[Start of section]

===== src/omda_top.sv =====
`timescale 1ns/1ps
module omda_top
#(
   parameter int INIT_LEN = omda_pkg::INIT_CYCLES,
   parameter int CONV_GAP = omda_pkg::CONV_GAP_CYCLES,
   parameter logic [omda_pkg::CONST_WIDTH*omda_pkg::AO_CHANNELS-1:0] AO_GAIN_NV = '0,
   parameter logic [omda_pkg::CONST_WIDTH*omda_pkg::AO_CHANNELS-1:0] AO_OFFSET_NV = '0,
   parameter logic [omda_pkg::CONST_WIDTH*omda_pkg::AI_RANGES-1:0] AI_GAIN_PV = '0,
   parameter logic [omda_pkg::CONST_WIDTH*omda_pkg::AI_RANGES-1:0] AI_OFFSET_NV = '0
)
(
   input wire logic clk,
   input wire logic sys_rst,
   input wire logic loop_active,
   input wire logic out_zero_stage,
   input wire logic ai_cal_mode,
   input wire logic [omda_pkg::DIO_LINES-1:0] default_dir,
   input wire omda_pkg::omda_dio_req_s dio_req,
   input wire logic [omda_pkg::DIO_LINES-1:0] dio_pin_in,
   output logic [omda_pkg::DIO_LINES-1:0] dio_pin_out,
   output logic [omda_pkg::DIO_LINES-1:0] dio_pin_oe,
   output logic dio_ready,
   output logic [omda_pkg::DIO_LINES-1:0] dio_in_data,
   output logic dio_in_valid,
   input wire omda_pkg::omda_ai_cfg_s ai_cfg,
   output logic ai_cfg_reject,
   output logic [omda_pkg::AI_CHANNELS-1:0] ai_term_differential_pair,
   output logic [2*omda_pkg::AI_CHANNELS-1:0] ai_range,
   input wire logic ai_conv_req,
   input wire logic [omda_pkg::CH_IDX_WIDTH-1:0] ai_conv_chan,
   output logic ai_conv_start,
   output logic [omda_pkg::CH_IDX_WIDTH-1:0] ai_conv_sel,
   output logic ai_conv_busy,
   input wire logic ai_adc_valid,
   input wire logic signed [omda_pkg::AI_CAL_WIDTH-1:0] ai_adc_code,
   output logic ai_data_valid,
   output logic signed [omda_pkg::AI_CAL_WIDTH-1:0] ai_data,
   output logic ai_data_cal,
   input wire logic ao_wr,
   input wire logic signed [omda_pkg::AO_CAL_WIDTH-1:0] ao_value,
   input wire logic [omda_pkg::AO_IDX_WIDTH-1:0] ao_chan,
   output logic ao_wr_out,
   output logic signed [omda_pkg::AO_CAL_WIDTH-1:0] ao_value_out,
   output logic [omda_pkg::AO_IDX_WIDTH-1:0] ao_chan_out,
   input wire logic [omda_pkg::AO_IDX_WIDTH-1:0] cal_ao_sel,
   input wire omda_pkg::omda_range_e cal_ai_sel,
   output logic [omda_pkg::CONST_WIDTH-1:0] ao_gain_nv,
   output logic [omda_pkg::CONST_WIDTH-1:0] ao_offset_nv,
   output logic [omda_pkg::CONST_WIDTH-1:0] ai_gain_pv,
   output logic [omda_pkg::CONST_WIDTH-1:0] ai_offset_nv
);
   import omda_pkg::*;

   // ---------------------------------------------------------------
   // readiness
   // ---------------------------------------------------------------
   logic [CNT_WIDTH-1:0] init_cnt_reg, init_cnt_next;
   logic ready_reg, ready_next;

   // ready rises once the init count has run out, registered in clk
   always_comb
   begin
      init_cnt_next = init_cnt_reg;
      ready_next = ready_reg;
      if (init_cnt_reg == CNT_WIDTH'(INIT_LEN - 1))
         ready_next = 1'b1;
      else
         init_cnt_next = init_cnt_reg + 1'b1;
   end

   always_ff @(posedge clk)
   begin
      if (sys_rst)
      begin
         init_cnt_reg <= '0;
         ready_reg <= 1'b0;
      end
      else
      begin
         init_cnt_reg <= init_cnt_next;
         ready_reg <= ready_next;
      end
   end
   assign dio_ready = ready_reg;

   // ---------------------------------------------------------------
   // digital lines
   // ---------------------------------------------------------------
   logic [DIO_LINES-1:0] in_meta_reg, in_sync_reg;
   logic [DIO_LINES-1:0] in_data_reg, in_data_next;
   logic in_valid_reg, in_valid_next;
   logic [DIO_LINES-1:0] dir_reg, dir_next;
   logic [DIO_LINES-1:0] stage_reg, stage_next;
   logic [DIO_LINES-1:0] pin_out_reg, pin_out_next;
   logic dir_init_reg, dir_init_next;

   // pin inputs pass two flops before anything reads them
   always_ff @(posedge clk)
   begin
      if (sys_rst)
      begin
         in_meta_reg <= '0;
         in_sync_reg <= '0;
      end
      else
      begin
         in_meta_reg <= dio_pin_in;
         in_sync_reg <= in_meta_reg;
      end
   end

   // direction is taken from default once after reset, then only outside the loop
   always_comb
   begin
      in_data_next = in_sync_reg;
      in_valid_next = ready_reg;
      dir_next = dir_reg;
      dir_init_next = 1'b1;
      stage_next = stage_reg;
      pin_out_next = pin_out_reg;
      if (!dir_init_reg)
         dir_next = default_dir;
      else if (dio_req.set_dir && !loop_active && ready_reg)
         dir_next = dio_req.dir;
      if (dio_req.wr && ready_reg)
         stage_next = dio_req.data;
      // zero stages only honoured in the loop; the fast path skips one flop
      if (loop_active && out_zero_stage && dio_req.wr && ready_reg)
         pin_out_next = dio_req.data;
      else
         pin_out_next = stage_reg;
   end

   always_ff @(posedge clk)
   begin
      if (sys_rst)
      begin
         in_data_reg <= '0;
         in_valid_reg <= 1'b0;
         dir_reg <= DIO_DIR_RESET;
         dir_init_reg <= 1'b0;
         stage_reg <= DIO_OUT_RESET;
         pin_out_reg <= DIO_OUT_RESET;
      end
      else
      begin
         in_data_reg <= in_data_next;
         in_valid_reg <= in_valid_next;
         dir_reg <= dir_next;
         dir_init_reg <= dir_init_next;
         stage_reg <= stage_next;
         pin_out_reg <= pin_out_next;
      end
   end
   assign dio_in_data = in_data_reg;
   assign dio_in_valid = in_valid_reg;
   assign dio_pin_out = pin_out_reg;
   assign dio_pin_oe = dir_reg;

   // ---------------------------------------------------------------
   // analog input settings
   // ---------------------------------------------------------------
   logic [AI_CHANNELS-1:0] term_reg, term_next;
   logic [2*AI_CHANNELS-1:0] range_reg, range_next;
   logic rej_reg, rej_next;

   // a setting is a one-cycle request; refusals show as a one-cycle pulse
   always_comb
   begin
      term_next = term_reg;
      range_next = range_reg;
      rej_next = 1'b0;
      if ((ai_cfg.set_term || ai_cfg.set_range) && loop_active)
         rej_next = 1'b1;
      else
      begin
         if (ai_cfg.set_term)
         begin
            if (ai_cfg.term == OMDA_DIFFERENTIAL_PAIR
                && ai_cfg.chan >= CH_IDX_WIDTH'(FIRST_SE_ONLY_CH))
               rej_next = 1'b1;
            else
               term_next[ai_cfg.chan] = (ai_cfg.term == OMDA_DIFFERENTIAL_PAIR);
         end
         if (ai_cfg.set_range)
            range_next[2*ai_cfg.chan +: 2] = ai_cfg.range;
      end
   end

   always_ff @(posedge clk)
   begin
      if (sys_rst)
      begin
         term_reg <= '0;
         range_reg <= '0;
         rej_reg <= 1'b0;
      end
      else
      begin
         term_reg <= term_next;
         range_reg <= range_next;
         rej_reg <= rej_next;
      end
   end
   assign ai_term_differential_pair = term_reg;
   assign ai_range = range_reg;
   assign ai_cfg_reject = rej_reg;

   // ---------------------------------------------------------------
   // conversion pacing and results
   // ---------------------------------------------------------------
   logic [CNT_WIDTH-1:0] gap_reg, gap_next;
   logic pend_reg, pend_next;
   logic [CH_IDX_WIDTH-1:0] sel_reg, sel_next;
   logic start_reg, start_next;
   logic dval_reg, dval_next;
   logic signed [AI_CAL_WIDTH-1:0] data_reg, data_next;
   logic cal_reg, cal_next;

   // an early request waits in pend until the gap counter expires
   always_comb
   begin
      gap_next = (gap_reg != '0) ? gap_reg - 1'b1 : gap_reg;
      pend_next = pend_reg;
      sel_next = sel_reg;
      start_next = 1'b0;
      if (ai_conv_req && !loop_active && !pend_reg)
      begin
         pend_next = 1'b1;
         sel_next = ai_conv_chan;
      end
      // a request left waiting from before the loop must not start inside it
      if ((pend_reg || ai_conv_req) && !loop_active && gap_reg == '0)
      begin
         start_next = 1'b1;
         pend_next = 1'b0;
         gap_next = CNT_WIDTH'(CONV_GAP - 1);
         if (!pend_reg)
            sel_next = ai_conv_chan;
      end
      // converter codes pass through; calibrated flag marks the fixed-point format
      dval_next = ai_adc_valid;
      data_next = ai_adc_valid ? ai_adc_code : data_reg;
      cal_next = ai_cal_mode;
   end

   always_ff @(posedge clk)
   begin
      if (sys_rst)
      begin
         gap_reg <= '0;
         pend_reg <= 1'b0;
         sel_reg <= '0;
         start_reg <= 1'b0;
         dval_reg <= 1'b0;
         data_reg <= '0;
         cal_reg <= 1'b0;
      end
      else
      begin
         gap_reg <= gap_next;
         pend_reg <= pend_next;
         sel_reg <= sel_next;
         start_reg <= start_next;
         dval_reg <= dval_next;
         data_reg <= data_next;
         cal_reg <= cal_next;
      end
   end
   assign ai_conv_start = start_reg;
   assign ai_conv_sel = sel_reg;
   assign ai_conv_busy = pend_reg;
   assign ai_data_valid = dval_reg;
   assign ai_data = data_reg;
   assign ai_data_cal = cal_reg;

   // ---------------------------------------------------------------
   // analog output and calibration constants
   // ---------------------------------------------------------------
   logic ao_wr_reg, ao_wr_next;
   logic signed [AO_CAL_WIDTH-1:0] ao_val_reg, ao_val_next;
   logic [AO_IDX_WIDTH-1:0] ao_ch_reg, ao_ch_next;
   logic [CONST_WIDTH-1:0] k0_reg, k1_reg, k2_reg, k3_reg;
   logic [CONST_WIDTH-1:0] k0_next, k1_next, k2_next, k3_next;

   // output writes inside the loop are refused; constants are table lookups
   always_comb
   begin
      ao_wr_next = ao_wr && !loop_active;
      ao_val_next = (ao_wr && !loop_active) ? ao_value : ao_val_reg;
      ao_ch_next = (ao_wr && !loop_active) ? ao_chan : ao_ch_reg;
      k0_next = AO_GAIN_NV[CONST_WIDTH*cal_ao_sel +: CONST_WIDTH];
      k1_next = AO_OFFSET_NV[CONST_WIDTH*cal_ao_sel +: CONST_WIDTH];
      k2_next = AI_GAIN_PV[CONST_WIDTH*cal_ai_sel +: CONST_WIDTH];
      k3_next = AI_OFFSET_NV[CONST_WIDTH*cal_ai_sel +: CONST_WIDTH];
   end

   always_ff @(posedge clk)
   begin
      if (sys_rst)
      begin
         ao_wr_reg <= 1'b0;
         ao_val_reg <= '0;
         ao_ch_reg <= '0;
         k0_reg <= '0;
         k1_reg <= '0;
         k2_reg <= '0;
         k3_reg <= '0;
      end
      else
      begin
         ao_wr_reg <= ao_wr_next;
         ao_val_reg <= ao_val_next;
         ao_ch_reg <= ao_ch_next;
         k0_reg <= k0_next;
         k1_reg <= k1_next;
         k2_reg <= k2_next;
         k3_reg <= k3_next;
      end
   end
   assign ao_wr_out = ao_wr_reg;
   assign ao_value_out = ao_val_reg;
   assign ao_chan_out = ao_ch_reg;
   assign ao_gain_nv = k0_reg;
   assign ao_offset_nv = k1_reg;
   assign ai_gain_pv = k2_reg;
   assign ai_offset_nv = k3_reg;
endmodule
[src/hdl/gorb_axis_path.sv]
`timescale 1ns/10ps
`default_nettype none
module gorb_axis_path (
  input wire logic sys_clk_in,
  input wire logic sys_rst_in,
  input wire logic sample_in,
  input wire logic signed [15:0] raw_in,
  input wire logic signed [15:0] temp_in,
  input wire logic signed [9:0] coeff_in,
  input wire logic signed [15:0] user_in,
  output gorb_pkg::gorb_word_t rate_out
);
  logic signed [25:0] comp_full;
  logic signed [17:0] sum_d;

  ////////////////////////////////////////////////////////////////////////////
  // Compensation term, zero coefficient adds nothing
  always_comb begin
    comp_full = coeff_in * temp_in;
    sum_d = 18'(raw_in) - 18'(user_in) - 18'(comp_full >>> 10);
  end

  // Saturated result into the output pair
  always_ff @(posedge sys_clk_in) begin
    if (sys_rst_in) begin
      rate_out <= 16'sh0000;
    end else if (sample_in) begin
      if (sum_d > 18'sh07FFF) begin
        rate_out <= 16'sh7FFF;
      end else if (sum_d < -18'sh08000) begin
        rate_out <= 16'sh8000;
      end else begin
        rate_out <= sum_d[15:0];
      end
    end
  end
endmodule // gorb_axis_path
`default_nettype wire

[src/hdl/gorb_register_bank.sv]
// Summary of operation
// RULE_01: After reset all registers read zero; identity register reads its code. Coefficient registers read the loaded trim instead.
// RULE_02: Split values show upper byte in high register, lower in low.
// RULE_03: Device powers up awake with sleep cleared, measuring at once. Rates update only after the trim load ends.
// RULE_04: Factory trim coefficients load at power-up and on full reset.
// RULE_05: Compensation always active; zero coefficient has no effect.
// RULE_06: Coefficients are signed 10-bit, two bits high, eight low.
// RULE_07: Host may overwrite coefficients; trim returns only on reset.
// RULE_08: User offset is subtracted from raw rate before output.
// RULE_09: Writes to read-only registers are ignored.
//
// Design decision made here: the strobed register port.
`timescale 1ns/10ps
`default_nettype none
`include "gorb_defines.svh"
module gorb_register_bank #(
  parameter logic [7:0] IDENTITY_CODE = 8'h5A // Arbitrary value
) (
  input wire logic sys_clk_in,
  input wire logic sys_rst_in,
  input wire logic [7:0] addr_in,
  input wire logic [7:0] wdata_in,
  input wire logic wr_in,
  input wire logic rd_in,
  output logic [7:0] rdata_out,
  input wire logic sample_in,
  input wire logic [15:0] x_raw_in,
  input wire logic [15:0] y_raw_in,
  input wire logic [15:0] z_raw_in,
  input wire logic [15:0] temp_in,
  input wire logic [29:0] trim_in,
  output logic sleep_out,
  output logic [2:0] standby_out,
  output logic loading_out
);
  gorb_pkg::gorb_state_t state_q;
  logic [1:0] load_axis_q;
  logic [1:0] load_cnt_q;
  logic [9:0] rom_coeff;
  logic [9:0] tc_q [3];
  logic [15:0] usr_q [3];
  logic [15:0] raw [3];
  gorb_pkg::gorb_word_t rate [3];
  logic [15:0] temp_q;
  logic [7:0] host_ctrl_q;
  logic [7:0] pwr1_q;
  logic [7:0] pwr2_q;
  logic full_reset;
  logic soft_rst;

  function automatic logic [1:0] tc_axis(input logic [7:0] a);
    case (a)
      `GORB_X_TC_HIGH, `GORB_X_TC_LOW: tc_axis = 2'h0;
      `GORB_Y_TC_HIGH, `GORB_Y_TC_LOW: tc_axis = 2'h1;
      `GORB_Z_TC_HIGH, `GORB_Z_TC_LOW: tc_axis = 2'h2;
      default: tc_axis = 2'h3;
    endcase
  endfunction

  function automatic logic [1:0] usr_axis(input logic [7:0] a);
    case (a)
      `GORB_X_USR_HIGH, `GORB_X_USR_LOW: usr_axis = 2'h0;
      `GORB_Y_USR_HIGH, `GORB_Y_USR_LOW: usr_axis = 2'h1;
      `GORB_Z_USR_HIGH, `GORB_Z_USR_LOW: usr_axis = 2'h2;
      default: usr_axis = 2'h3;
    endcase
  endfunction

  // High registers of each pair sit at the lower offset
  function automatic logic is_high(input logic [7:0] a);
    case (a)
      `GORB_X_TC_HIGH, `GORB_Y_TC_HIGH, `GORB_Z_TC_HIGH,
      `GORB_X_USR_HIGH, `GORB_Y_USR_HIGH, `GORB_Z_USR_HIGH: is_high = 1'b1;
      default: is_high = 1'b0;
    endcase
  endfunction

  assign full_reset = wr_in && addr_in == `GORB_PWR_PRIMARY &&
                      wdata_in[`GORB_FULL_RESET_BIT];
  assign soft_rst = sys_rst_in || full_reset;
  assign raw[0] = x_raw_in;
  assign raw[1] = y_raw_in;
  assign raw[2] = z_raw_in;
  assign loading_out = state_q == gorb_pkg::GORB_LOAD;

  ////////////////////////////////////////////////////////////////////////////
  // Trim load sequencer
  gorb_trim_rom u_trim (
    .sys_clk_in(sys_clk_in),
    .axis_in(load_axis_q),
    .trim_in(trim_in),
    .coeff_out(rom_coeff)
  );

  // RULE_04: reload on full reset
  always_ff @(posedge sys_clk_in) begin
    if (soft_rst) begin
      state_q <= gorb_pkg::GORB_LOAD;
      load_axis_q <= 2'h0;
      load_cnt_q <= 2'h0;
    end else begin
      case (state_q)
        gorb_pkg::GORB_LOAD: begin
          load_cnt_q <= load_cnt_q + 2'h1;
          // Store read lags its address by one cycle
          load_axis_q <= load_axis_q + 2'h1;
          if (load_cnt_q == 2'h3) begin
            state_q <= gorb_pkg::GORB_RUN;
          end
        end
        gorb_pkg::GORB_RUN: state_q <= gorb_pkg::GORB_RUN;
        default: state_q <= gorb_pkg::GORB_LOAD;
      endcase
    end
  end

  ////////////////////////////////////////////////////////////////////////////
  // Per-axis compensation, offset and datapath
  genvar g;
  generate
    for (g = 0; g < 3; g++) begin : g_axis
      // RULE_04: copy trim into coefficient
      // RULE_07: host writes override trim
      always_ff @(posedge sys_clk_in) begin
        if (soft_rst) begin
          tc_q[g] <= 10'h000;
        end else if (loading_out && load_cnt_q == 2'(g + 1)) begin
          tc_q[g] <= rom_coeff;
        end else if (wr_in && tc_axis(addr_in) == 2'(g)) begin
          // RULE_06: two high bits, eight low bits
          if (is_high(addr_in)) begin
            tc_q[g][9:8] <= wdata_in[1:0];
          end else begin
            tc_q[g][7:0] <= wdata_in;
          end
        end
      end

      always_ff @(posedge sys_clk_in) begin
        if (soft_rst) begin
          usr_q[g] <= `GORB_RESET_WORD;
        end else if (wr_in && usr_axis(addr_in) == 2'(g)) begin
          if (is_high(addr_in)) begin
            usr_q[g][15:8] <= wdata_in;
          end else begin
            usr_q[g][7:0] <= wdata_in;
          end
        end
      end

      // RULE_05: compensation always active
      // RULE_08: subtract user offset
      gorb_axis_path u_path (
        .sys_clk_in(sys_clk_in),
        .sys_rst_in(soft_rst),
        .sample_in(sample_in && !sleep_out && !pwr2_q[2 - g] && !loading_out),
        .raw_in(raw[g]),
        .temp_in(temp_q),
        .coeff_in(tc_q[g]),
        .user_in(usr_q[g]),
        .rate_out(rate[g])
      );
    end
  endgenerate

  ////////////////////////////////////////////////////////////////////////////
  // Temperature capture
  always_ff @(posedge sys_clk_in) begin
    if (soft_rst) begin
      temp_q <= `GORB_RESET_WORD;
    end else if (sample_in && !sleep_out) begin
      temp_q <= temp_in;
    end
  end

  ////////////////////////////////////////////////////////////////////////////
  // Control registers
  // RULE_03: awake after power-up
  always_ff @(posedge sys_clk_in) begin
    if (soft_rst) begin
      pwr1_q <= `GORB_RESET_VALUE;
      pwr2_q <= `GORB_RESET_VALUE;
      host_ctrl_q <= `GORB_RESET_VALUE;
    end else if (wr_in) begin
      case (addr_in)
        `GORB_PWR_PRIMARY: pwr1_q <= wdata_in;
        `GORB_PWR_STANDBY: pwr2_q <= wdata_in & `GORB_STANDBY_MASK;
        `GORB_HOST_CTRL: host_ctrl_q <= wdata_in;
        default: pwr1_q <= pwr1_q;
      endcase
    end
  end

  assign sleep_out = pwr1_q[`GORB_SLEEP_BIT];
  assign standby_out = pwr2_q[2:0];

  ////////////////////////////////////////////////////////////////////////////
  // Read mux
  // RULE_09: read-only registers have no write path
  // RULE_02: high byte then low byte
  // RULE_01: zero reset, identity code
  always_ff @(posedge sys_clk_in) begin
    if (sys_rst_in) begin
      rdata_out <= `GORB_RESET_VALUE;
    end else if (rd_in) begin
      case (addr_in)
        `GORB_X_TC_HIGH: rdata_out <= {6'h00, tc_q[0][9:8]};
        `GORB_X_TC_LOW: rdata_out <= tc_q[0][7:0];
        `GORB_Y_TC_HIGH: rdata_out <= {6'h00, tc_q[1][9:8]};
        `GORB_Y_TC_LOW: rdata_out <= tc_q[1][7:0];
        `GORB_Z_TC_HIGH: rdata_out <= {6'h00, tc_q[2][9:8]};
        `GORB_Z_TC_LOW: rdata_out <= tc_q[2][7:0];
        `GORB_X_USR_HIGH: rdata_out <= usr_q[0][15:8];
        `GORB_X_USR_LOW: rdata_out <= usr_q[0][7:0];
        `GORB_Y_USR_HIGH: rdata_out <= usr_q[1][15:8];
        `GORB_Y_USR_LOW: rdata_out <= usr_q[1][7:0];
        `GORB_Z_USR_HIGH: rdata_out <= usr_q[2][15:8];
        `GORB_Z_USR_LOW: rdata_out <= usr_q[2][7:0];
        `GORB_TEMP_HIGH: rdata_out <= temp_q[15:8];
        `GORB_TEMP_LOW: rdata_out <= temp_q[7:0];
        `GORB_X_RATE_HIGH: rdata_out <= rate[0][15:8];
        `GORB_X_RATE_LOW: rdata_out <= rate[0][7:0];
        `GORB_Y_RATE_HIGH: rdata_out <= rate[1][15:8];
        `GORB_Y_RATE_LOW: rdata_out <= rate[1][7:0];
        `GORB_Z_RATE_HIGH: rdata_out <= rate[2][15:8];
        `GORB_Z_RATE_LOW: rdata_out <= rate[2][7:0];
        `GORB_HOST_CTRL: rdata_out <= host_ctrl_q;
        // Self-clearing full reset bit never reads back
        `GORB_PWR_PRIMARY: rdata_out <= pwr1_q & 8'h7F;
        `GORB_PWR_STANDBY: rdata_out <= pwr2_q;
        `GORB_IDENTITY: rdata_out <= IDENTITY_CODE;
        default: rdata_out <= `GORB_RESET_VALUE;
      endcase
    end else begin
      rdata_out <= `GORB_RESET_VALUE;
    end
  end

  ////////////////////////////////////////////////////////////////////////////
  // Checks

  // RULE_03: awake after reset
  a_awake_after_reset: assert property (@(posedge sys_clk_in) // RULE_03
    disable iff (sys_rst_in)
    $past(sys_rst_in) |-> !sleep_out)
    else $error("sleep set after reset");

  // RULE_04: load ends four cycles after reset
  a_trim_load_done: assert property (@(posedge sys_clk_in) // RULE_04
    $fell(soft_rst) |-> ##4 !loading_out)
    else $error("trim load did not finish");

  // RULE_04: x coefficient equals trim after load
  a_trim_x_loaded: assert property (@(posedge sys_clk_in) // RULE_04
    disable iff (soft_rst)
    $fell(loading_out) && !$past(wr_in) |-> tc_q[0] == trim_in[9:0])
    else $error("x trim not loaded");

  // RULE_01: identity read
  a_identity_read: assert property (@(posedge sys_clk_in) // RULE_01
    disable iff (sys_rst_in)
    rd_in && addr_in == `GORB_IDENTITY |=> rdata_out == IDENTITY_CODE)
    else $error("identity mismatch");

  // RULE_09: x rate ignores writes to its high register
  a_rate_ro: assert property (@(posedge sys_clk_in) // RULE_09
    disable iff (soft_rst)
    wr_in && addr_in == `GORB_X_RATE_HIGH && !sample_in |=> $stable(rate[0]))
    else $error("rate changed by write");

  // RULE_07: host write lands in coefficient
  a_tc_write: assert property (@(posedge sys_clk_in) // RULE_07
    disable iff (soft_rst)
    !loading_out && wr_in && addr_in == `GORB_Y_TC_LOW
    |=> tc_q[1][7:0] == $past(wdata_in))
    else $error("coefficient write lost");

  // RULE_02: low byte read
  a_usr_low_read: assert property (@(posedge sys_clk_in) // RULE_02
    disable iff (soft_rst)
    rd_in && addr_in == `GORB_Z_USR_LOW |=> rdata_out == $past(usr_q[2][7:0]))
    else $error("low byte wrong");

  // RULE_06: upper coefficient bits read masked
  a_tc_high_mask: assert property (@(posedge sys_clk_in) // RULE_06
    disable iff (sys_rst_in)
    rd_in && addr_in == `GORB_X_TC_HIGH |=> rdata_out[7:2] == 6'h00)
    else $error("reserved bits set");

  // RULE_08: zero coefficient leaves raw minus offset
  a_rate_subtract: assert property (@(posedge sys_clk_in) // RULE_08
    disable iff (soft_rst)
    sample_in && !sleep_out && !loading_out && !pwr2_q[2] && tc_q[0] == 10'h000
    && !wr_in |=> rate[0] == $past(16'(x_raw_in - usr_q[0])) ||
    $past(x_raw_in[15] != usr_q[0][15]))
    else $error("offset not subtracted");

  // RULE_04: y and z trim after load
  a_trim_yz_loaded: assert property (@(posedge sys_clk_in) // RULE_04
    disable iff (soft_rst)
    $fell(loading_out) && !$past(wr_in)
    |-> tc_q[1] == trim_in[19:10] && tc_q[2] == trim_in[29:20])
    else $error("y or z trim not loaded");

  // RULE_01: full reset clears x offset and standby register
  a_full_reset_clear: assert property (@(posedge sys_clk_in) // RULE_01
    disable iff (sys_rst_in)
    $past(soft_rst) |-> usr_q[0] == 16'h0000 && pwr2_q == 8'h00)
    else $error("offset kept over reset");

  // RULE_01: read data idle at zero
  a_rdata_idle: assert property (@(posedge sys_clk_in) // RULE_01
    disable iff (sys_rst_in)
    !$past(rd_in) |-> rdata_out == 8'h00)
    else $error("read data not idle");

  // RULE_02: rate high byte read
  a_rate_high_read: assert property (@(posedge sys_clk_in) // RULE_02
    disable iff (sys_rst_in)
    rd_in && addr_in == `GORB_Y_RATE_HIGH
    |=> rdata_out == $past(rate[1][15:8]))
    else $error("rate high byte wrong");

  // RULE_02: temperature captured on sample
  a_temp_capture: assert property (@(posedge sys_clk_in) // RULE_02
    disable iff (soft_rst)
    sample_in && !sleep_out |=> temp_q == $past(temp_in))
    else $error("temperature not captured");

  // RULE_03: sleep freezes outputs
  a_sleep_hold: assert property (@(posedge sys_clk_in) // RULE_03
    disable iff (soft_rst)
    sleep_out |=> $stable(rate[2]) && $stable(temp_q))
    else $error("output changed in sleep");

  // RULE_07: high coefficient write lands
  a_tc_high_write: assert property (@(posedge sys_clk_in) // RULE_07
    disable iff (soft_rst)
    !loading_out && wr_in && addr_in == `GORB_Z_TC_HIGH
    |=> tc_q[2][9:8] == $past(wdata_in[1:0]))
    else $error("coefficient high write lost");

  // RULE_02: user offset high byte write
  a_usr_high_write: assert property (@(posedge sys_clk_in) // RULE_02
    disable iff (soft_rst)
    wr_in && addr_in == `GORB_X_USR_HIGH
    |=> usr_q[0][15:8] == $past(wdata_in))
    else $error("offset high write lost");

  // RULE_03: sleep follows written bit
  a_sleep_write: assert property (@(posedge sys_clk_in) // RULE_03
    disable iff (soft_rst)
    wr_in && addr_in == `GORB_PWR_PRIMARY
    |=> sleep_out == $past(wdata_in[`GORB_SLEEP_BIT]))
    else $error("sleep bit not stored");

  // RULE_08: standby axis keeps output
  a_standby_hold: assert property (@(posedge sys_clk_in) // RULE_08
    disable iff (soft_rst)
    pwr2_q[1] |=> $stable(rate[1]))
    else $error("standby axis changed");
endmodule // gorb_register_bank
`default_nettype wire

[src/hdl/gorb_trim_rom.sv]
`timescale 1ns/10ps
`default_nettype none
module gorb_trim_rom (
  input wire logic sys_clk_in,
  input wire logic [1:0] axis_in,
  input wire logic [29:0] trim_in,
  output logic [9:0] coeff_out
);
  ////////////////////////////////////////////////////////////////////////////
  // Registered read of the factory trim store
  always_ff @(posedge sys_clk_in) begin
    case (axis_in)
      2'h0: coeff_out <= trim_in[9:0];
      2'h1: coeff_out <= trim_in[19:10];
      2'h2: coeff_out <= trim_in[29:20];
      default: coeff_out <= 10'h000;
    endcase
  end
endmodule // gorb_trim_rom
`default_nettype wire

[End of section]

[PROBLEM TO WORK ON]
Gather from the records above every line containing the string "inside".

[SOLUTION FOR THIS TASK]
      // a request left waiting from before the loop must not start inside it
   // output writes inside the loop are refused; constants are table lookups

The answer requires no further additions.